## src/rtl/ls_exec_unit.sv

```systemverilog
// Load/store execution stage: computes the effective address, runs one access over the
// memory-controller handshake, and broadcasts the result to the reorder buffer.
module ls_exec_unit #(
    parameter int unsigned     OP_W    = 6,
    parameter int unsigned     ROB_W   = 4,
    parameter logic [OP_W-1:0] OP_BASE = 6'd10,
    parameter logic [1:0]      IO_MASK = 2'b11
) (
    input  logic             clk,
    input  logic             rst,
    input  logic             rdy,
    input  logic             LSB_input_valid,
    input  logic [OP_W-1:0]  LSB_OP_ID,
    input  logic [31:0]      LSB_inst_pc,
    input  logic [31:0]      LSB_reg_rs1,
    input  logic [31:0]      LSB_reg_rs2,
    input  logic [31:0]      LSB_imm,
    input  logic [ROB_W-1:0] LSB_ROB_id,
    output logic             LSB_ready,
    input  logic [ROB_W-1:0] ROB_head_id,
    input  logic             ROB_roll_back_flag,
    output logic             MC_req_valid,
    output logic             MC_is_write,
    output logic [31:0]      MC_addr,
    output logic [31:0]      MC_wdata,
    output logic [1:0]       MC_size,
    input  logic             MC_done,
    input  logic [31:0]      MC_rdata,
    output logic             ROB_output_valid,
    output logic [ROB_W-1:0] ROB_output_id,
    output logic [31:0]      ROB_output_value
);

    typedef enum logic [1:0] {IDLE, WAIT_HEAD, MEM, BCAST} state_t;

    state_t state;
    logic   squash;
    logic   ld_signed;

    logic [OP_W-1:0] op_idx;
    logic            op_in_win;
    logic            dec_store;
    logic            dec_signed;
    logic [1:0]      dec_size;
    logic [31:0]     eff_addr;
    logic            need_head;
    logic            unused_pc;

    // Byte/half results come back zero-filled; sign-extend only for LB/LH.
    function automatic logic [31:0] load_extract(input logic [31:0] rd,
                                                 input logic [1:0]  sz,
                                                 input logic        sgn);
        logic [31:0] res;
        case (sz)
            2'd0:    res = {{24{sgn & rd[7]}}, rd[7:0]};
            2'd1:    res = {{16{sgn & rd[15]}}, rd[15:0]};
            default: res = rd;
        endcase
        return res;
    endfunction

    assign unused_pc = ^LSB_inst_pc;

    assign op_idx    = LSB_OP_ID - OP_BASE;
    assign op_in_win = (op_idx[OP_W-1:3] == '0);
    assign eff_addr  = LSB_reg_rs1 + LSB_imm;

    always_comb begin
        dec_store  = 1'b0;
        dec_signed = 1'b0;
        dec_size   = 2'd2;
        if (op_in_win) begin
            case (op_idx[2:0])
                3'd0:    begin dec_size = 2'd0; dec_signed = 1'b1; end
                3'd1:    begin dec_size = 2'd1; dec_signed = 1'b1; end
                3'd2:    dec_size = 2'd2;
                3'd3:    dec_size = 2'd0;
                3'd4:    dec_size = 2'd1;
                3'd5:    begin dec_size = 2'd0; dec_store = 1'b1; end
                3'd6:    begin dec_size = 2'd1; dec_store = 1'b1; end
                default: begin dec_size = 2'd2; dec_store = 1'b1; end
            endcase
        end
    end

    // Stores and IO-space loads must not run speculatively.
    assign need_head = dec_store || (eff_addr[17:16] == IO_MASK);

    assign LSB_ready        = (state == IDLE) && !ROB_roll_back_flag;
    assign ROB_output_valid = (state == BCAST) && !ROB_roll_back_flag;

    always_ff @(posedge clk or negedge rst) begin
        if (!rst) begin
            state            <= IDLE;
            squash           <= 1'b0;
            ld_signed        <= 1'b0;
            MC_req_valid     <= 1'b0;
            MC_is_write      <= 1'b0;
            MC_addr          <= '0;
            MC_wdata         <= '0;
            MC_size          <= '0;
            ROB_output_id    <= '0;
            ROB_output_value <= '0;
        end else if (rdy) begin
            case (state)
                IDLE: begin
                    if (LSB_input_valid && LSB_ready) begin
                        MC_addr       <= eff_addr;
                        MC_wdata      <= LSB_reg_rs2;
                        MC_size       <= dec_size;
                        MC_is_write   <= dec_store;
                        ld_signed     <= dec_signed;
                        ROB_output_id <= LSB_ROB_id;
                        if (need_head) begin
                            state <= WAIT_HEAD;
                        end else begin
                            state        <= MEM;
                            MC_req_valid <= 1'b1;
                        end
                    end
                end
                WAIT_HEAD: begin
                    if (ROB_roll_back_flag) begin
                        state <= IDLE;
                    end else if (ROB_head_id == ROB_output_id) begin
                        state        <= MEM;
                        MC_req_valid <= 1'b1;
                    end
                end
                MEM: begin
                    if (MC_done) begin
                        MC_req_valid     <= 1'b0;
                        squash           <= 1'b0;
                        ROB_output_value <= MC_is_write ? 32'd0
                                                        : load_extract(MC_rdata, MC_size, ld_signed);
                        // A rollback seen at any point of the access drops the broadcast.
                        state <= (squash || ROB_roll_back_flag) ? IDLE : BCAST;
                    end else if (ROB_roll_back_flag) begin
                        squash <= 1'b1;
                    end
                end
                BCAST: begin
                    state <= IDLE;
                end
                default: begin
                    state <= IDLE;
                end
            endcase
        end
    end

endmodule

```

## config.mk

```make
export PLATFORM = sky130hd
export DESIGN_NAME = ls_exec_unit
export DESIGN_NICKNAME = d
export VERILOG_FILES = /design/src/rtl/ls_exec_unit.sv
export SDC_FILE = /design/constraint.sdc
export NUM_CORES = 1
export LEC_CHECK = 0
export ABC_AREA = 1
export CORE_MARGIN = 2
export CORE_UTILIZATION = 43
export DETAILED_ROUTE_END_ITERATION = 8
export GPL_TIMING_DRIVEN = 0
export PLACE_DENSITY = 0.82
export REMOVE_ABC_BUFFERS = 1
export SLEW_MARGIN = 40
export SYNTH_ARGS = -nofsm -noshare
export SYNTH_HDL_FRONTEND = slang
export SYNTH_SLANG_ARGS = --single-unit
```

## constraint.sdc

```tcl
create_clock -name clk -period 1.95 [get_ports clk]
set_clock_uncertainty 0.2 [all_clocks]
set_input_delay 0.39 -clock clk [delete_from_list [all_inputs] [get_ports clk]]
set_output_delay 0.39 -clock clk [all_outputs]
set_load 0.02 [all_outputs]
```

Yosys cells after proc, flatten, opt, wreduce, memory -nomap -nowiden
Cells that the tools add are included.
{"block": "classes", "reduce_logical": 21, "n_mux": 23, "add_sub_neg": 2, "eq_ne": 18, "bitwise_logic": 2}
{"operator": "32-bit case mux with 2 select lines", "n": 1}
{"operator": "32-bit adder", "n": 1}
{"operator": "32-bit 2-to-1 mux", "n": 1}
{"operator": "2-bit 2-to-1 mux", "n": 7}
{"operator": "1-bit 2-to-1 mux", "n": 11}
{"operator": "3-bit equality test, second input constant", "n": 3}
{"operator": "3-bit AND reduction", "n": 3}
{"operator": "2-bit inequality test, second input constant", "n": 4}
{"operator": "2-bit case mux with 4 select lines", "n": 1}
{"operator": "7-bit AND reduction", "n": 1}
{"operator": "2-bit equality test, second input constant", "n": 3}
{"operator": "3-bit by 2-bit equality test with 1-bit output, second input constant", "n": 2}
{"operator": "3-bit logical NOT", "n": 2}
{"operator": "3-bit OR reduction", "n": 2}
{"operator": "6-bit by 4-bit subtractor with 6-bit output, second input constant", "n": 1}
{"operator": "5-bit OR reduction", "n": 1}
{"operator": "2-bit by 1-bit equality test with 1-bit output, second input constant", "n": 2}
{"operator": "4-bit equality test", "n": 1}
{"operator": "2-bit logical NOT", "n": 2}
{"operator": "2-bit case mux with 2 select lines", "n": 1}
{"operator": "4-bit AND reduction", "n": 1}
{"operator": "3-bit by 1-bit equality test with 1-bit output, second input constant", "n": 1}
{"operator": "1-bit logical AND", "n": 3}
{"operator": "3-bit inequality test, second input constant", "n": 1}
{"operator": "8 further kinds", "n": 10}
{"block": "word_totals", "word_cells": 76, "input_bits": 180, "out_inout_bits": 106, "reg_bits": 108}

Depth between registers and ports, before layout
Gate-level depths: netlist of run 1.
{"block": "depth", "ltp_word": 9, "mapped_depth": 16, "depth_no_buf": 16}

Worst setup path before layout of run 1
Ideal clock, no wire load.
{"block": "synth_path", "path_kind": "input-to-reg", "startpoint": "input LSB_reg_rs1[0]", "endpoint": "register MC_addr[18]", "slack_ps": -274, "stages": 12, "t_arrival_ps": 1906, "setup_ps": 117, "path_buffers": 0, "required_ps": 1633, "cell_sequence": "ha_1 > fa_1 > nand2_1 > nand2_1 > and2_4 > a21oi_4 > o21ai_2 > nand2_1 > nand2_1 > or2_1 > nand3_1 > nand2_1"}
{"block": "synth_between", "elab_chain_cells": 1}
{"element": "start, declared", "line": "15", "rtl": "input logic [31:0] LSB_reg_rs1,"}
{"element": "32-bit adder", "line": "66", "rtl": "assign eff_addr = LSB_reg_rs1 + LSB_imm;"}
{"element": "end signal, assigned", "line": "108", "rtl": "MC_addr <= eff_addr;"}
{"element": "end, declared", "line": "24", "rtl": "output logic [31:0] MC_addr,"}
No other way between the ends.
A chain may end at the register's enable or synchronous reset.

Final worst setup path of run 1
{"block": "layout_path", "startpoint": "input LSB_reg_rs1[14]", "endpoint": "register MC_req_valid"}
{"block": "layout_between", "elab_chain_cells": 5}
{"element": "32-bit adder", "line": "66"}
{"element": "2-bit equality test", "line": "87", "rtl": "assign need_head = dec_store || (eff_addr[17:16] == IO_MASK);"}
{"element": "1-bit logical OR", "line": "87"}
{"element": "2-bit inequality test (no line)"}
{"element": "7-bit AND reduction (no line)"}
{"element": "end signal, assigned", "line": "97", "rtl": "MC_req_valid <= 1'b0;"}
{"element": "end signal, assigned", "line": "118", "rtl": "MC_req_valid <= 1'b1;"}
{"element": "end signal, assigned", "line": "127", "rtl": "MC_req_valid <= 1'b1;"}
{"element": "end, declared", "line": "22", "rtl": "output logic MC_req_valid,"}
No other way between the ends.

==> results of run 1 <==
==> layout make-up <==
type,instances,share of cell area
Multi-Input combinational cell,649,0.399
Timing Repair Buffer,307,0.276
Sequential cell,108,0.243
Inverter,65,0.0277
Tap cell,184,0.0207
Clock buffer,9,0.0202
Clock inverter,7,0.0102
Timing Repair inverter,3,0.00247
Antenna cell,2,0.000450
==> state kept, by name, summed over array words and instances (netlist names) <==
name / flops
MC_is_write: 1
MC_wdata: 32
state: 2
MC_req_valid: 1
squash: 1
ROB_output_id: 4
ROB_output_value: 32
ld_signed: 1
MC_size: 2
MC_addr: 32
==> synthesized netlist by cell type (all sizes together), types with 3 or more instances <==
library cell	count	area, um2
a21o	4	30.0
a21oi	52	279
a22o	7	61.3
buf	14	83.8
clkbuf	6	22.5
dfrtp	108	2700
ha	33	413
inv	63	236
nand2	319	1200
nand3	45	235
nand3b	3	22.5
nand4	6	37.5
nor2	65	275
nor3	8	56.3
o211ai	3	22.5
o21ai	56	340
o21bai	8	60.1
or2	7	43.8
xnor2	14	123
xor2	4	35.0
==> worst paths after layout <==
path / cells after the start / endpoint / startpoint
setup reg to reg: 9 / ROB_output_value[11]$_DFFE_PN0P_ / state[1]$_DFFE_PN0P_
hold reg to reg: 2 / MC_wdata[7]$_DFFE_PN0P_ / MC_wdata[7]$_DFFE_PN0P_
max in group asynchronous: 3 / state[1]$_DFFE_PN0P_ / rst
setup / recovery: 16 / MC_req_valid$_DFFE_PN0P_ / LSB_reg_rs1[14]
min in group asynchronous: 2 / MC_addr[10]$_DFFE_PN0P_ / rst
hold / removal: 4 / MC_addr[0]$_DFFE_PN0P_ / LSB_imm[0]
==> kinds of logic (layout without fill, tap and decap cells) <==
group / Yosys count / in the layout
xor+xnor: 18 / 18
compound gates: 137 / 138
other cells: 0 / 2
simple gates: 457 / 459
flops: 108 / 108
buf+inv: 85 / 391
fa+ha+maj: 34 / 34
==> per-stage QoR <==
step / power, uW / setup WS (ps)
6_report: 13100 / -260
3_5_place_dp: 10200 / -1180
3_3_place_gp: 10000 / -4360
4_1_cts: 12600 / -152
5_1_grt: 13800 / -325
2_1_floorplan: 7070 / -2230
==> metal layers <==
| metal | share of wire | up-vias |
|---|---|---|
| met1 | 0.36 | 3594 |
| met5 | 0 | - |
| met2 | 0.50 | 497 |
| li1 | - | 3344 |
| met3 | 0.086 | 141 |
| met4 | 0.061 | 0 |
==> worst reg2reg max path: stages, from the launching register on <==
cell,delay (ps)
dfrtp_2,460
inv_2,110
nor2_4,50
inv_4,100
o21ai_4,90
nor2_4,140
bufinv_16,200
nor2_8,170
clkinvlp_4,180
o21ai_1,290
==> power by group <==
group | internal, uW | leakage [uW] | switching [uW]
clock | 1160 | 0.000166 | 955
combinational | 3070 | 0.00421 | 3960
sequential | 3300 | 0.00135 | 677
total | 7540 | 0.00573 | 5590
==> what timing repair did <==
action	4_1_cts	5_1_grt
hold buffers	1	0
resized for setup	210	221
gates cloned	4	2
setup endpoints to repair	134	105
hold endpoints to repair	54	0
pin swaps	41	54
buffers inserted	27	24
==> run summary, run 1 <==
Status: finished with violations
Failing checks: setup timing
Global route overflow: 0
DR WL/cell: 20.4 um
Rows: 44
Hold crit path type: in -> reg
Buf/Inv on CP: 2
Setup TNS: -2480 ps
Met2 Use GR: 0.500
Placed Cells: 1258
Register area: 0.00271 mm2
Final setup violation count: 31
Yosys warns: 0
Number of I/O port buffers: 253
CORE AREA: 0.0145 mm2
First-pass GRT wire length: 36.0 mm
Most frequent cells in the layout: 271 x nand2_1, 117 x clkdlybuf4s50_1, 106 x dfrtp_1
DR vias/cell: 5.68
Routability congestion estimate: 0.916
CP max stage cell: dlygate4sd2_1
Synth Area in Compound Gates: 0.132
Clock transition at path regs: 80 ps
Xor and xnor area share after synthesis: 0.0247
Clock Path Buffers: 2
Die H: 126 um
Most used flip-flop cell after synthesis: dfrtp_1
CTS Buf Count: 9
Crit path setup slack, layout: -260 ps
Avg Synthesized Cell Area: 7.61 um2
Cell leakage power: 0.00573 uW
Largest family of logic cells by synthesized area: simple AND/OR/NAND/NOR gates
VDD IR max: 824 uV
Worst Tran Pin Value: 531 ps
Share of cells above drive strength 1: 0.257
Data required time of the worst path: 2000 ps
H-tree Lvls: 3
Routed wire length: 27.2 mm
Critical path class: in -> reg
WHS: 142 ps
Crit. End Element: flop
Simple-Gate Fraction of Synth Area: 0.297
Max-cap viol count: 0
I/O pins: 286
Crit path max-delay family: simple AND/OR/NAND/NOR gates
Iter 0 DRT Violations: 621
Sequential share of the synthesized area: 0.423
Worst-Skew Late Latency: 360 ps
Period utilization: 1.13
Min Clock Period, post-route: 2210 ps
Antenna violations before repair: 2
Detailed-route DRC error count: 0
M3 GR Usage: 0.0705
Core Util, Final: 0.766
Fin. Hold Viols: 0
Slew margin rel.: 0.646
FMAX: 452 MHz
DP HPWL: 14.8 mm
Post-Synth Adder-Cell Area: 0.0678
Distinct cell type count of the synthesized netlist: 47
Final net count: 1357
Global-route total usage across every layer: 0.283
CP peak stage delay: 280 ps
PwrDens: 1180 mW/mm2
Yosys reg bits: 108
Die W: 126 um
Post-synth EDFFs: 0
CTS tree: done
Initial Util: 0.439
Final Max Slew Viols: 0
Largest net degree at the start of global routing: 59
DR pass1 iterations: 5
Ys async rst share: 1.00
Cell breakdown of the critical path: dlygate4sd2_1 > ha_4 > nand2_2 > inv_1 > nand2_1 > nand2_2 > a21oi_2 > nand2_2 > nand2_2 > nand2_4 > nand3_4 > nand2_2 > nand2_2 > nand2_1 > nand2_1 > nand2_1
Post-placement cell area: 0.00911 mm2
Gr busiest metal: met2
RSZ-0062 raised after global routing: yes
Cell repeated most along the worst path: nand2_2
DRT antenna net count: 0
Worst-path maximum fanout: 4
Post-Syn Area: 0.00639 mm2
Number of global-route vias before repair: 7252
Met1 global-route usage: 0.324
Reg2reg setup slack: -130 ps
Root buf cell: clkbuf_16
Multiplexer share of the synthesized area: 0
Post-route cell area: 0.0111 mm2
Num Clock Sinks: 108
DR vias: 7576
Gate count after technology mapping: 839
Commonest non-fill, non-tap cell in the layout: nand2_1
Data arrival time of the critical path: 2260 ps
Footprint of the multi-input gates: 0.00444 mm2
Fillers: 925
Non-Filler Instances: 1334
P&R area growth vs syn: 74.2%
Startpoint types: primary input
Die footprint: 0.0158 mm2
Note: power is estimated with default switching activity, not from simulation.
==> inputs of run 2 (changes only) <==
ABC_AREA = default   (was 1)
CORE_UTILIZATION = 42   (was 43)
==> run 2 against run 1 <==
The run still ends with setup timing left. Area after synthesis decreased by 4.3%. Clock power decreased by 17%. Worst hold slack improved by 7.8 ps. Count of clock-buffer cells in the layout increased by 1. Register-to-register slack improved by 20 ps. Critical path type unchanged.
==> run summary, run 2 <==
Status: finished with violations
Failing checks: setup timing
Root buf cell: clkbuf_16
Die footprint: 0.0155 mm2 (-1.9%)
Xor and xnor area share after synthesis: 0.0387 (+0.0140)
Synth Area in Compound Gates: 0.215 (+0.0829)
Post-Syn Area: 0.00611 mm2 (-4.3%)
Hold crit path type: in -> reg
Die W: 125 um (-0.97%)
P&R area growth vs syn: 78.9%
Antenna violations before repair: 0 (-2)
Simple-Gate Fraction of Synth Area: 0.203 (-0.0946)
First-pass GRT wire length: 33.8 mm (-6.1%)
RSZ-0062 raised after global routing: yes
Final setup violation count: 28 (-9.7%)
Post-Synth Adder-Cell Area: 0.0708 (+0.00302)
Yosys reg bits: 108 (unchanged)
PwrDens: 1170 mW/mm2 (-0.43%)
Crit. End Element: flop
Setup TNS: -9050 ps (-6570 ps)
Sequential share of the synthesized area: 0.442 (+0.0189)
Max-cap viol count: 0 (unchanged)
Post-synth EDFFs: 0 (unchanged)
Cell leakage power: 0.00538 uW (-6.2%)
DP HPWL: 13.9 mm (-6.4%)
Fin. Hold Viols: 0 (unchanged)
CORE AREA: 0.0144 mm2 (-1.1%)
FMAX: 400 MHz (-12%)
Synth top area share: 0.442 (+0.0189)
Routed wire length: 23.4 mm (-14%)
Most used flip-flop cell after synthesis: dfrtp_1
Most frequent cells in the layout: 181 x nand2_1, 136 x clkdlybuf4s50_1, 103 x dfrtp_1
H-tree Lvls: 3 (unchanged)
Data arrival time of the critical path: 2580 ps (+320 ps)
Min Clock Period, post-route: 2500 ps (+288 ps)
Slew margin rel.: 0.575 (-0.0714)
Cell repeated most along the worst path: buf_6
Die H: 125 um (-0.97%)
Most numerous cell in the Yosys netlist: nand2_1
Largest cells by area after synthesis: dfrtp_1 44%, nand2_1 12%, ha_1 6.8%
Worst slack, placed: -1490 ps (-310 ps)
Worst-path maximum fanout: 3 (-1)
Global-route total usage across every layer: 0.268 (-0.0151)
CP max stage cell: a2111o_1
Number of I/O port buffers: 253 (unchanged)
Period utilization: 1.28 (+0.148)
VDD IR max: 851 uV (+3.3%)
Num Clock Sinks: 108 (unchanged)
Routability congestion estimate: 0.835 (-8.8%)
Final Max Slew Viols: 0 (unchanged)
CTS Buf Count: 9 (unchanged)
Data required time of the worst path: 2040 ps (+40 ps)
Buf/Inv on CP: 3 (+1)
Detailed-route DRC error count: 0 (unchanged)
Final net count: 1251 (-7.8%)
DR pass1 iterations: 5 (unchanged)
Largest net degree at the start of global routing: 61 (+3.4%)
Crit path setup slack, layout: -549 ps (-288 ps)
Crit path max-delay family: compound AO/OA/AOI/OAI gates
Largest regs: MC_addr: 32 flops, MC_wdata: 32 flops, ROB_output_value: 32 flops
CTS tree: done
Multiplexer share of the synthesized area: 0.00184 (+0.00184)
Rows: 44 (unchanged)
Commonest non-fill, non-tap cell in the layout: nand2_1
Cell breakdown of the critical path: buf_6 > ha_4 > buf_4 > buf_6 > a211oi_4 > o21ai_2 > nand2_2 > o31ai_4 > a31o_4 > a2111o_1 > a41o_1 > a21oi_2
Global route overflow: 0 (unchanged)
Antenna Cells: 0 (-2)
Gate count after technology mapping: 685 (-18%)
Worst-Skew Late Latency: 350 ps (about the same)
DRT antenna net count: 0 (unchanged)
DR vias: 6703 (-12%)
Iter 0 DRT Violations: 397 (-36%)
Clock transition at path regs: 70 ps (about the same)
CP peak stage delay: 410 ps (+130 ps)
DR WL/cell: 19.1 um (-6.5%)
Worst Tran Pin Value: 631 ps (+100 ps)
Share of cells above drive strength 1: 0.303 (+0.0463)
Most area-hungry cell type in the Yosys netlist: dfrtp_1
Startpoint types: primary input
Largest family of logic cells by synthesized area: compound AO/OA/AOI/OAI gates
Commonest cells post-synth: 188 x nand2_1, 108 x dfrtp_1, 51 x o21ai_0, 33 x ha_1, 29 x clkbuf_1
Number of global-route vias before repair: 6566 (-9.5%)
Yosys warns: 0 (unchanged)
Ys async rst share: 1.00 (unchanged)
DR vias/cell: 5.47 (-3.7%)
Critical path class: in -> reg
I/O pins: 286 (unchanged)
Clock Path Buffers: 2 (unchanged)
Initial Util: 0.425 (-0.0139)
Avg Synthesized Cell Area: 8.92 um2 (+17%)
Distinct cell type count of the synthesized netlist: 60 (+28%)
## run 2: cell types whose count changed in the layout (fill, tap and decap cells not counted), sizes merged, moves of 37 or more
cell,change
nor2,-39
dlygate4sd2,-38
buf,+78
inv,-52
nand3,-37
nand2,-131
## run 2: worst reg2reg max path, cell delays in order (launching register included)
cell     delay [ps]
dfrtp_2         470
nor2_4          140
nand4_1         120
buf_6           160
buf_4           180
buf_4           200
nand2_1          80
o21ai_0          70
a311o_1         320
## run 2: layout make-up
| class | count | area (um2) |
|---|---|---|
| clock buffer | 10 | 229 |
| clock inverter | 6 | 46.3 |
| fill | 899 | 3430 |
| inverter | 11 | 41.3 |
| multi-input combinational | 533 | 4200 |
| sequential | 108 | 2710 |
| tap | 184 | 230 |
| timing repair buffer | 374 | 3480 |
## run 2: cell families (layout without fill, tap and decap cells)
| kind of cell | after synthesis | count (layout) |
|---|---|---|
| AOI/OAI and AO/OA | 185 | 185 |
| xor gates and xnor gates | 27 | 27 |
| adders and majority gates | 34 | 34 |
| buffers and inverters | 44 | 401 |
| DFF | 108 | 108 |
| muxes | 1 | 1 |
| and+or+nand+nor | 286 | 286 |
## run 2: through the flow
stage | util | cell area [um2] | hold WS, ps | instances | power, uW
floorplan | - | 5980 | -106 | 652 | 7100
global placement | 0.608 | 8740 | 257 | 1089 | 10100
detailed placement | 0.622 | 8940 | 121 | 1110 | 10300
CTS | 0.719 | 10300 | 144 | 1202 | 12500
global route | 0.761 | 10900 | 178 | 1226 | 13600
finish | 0.761 | 10900 | 150 | 1226 | 12800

▶ _THE PROBLEM_
Where a line of the data contains "unsigned", copy that line.

▶ _EXERCISE SOLUTION_
    parameter int unsigned     OP_W    = 6,
    parameter int unsigned     ROB_W   = 4,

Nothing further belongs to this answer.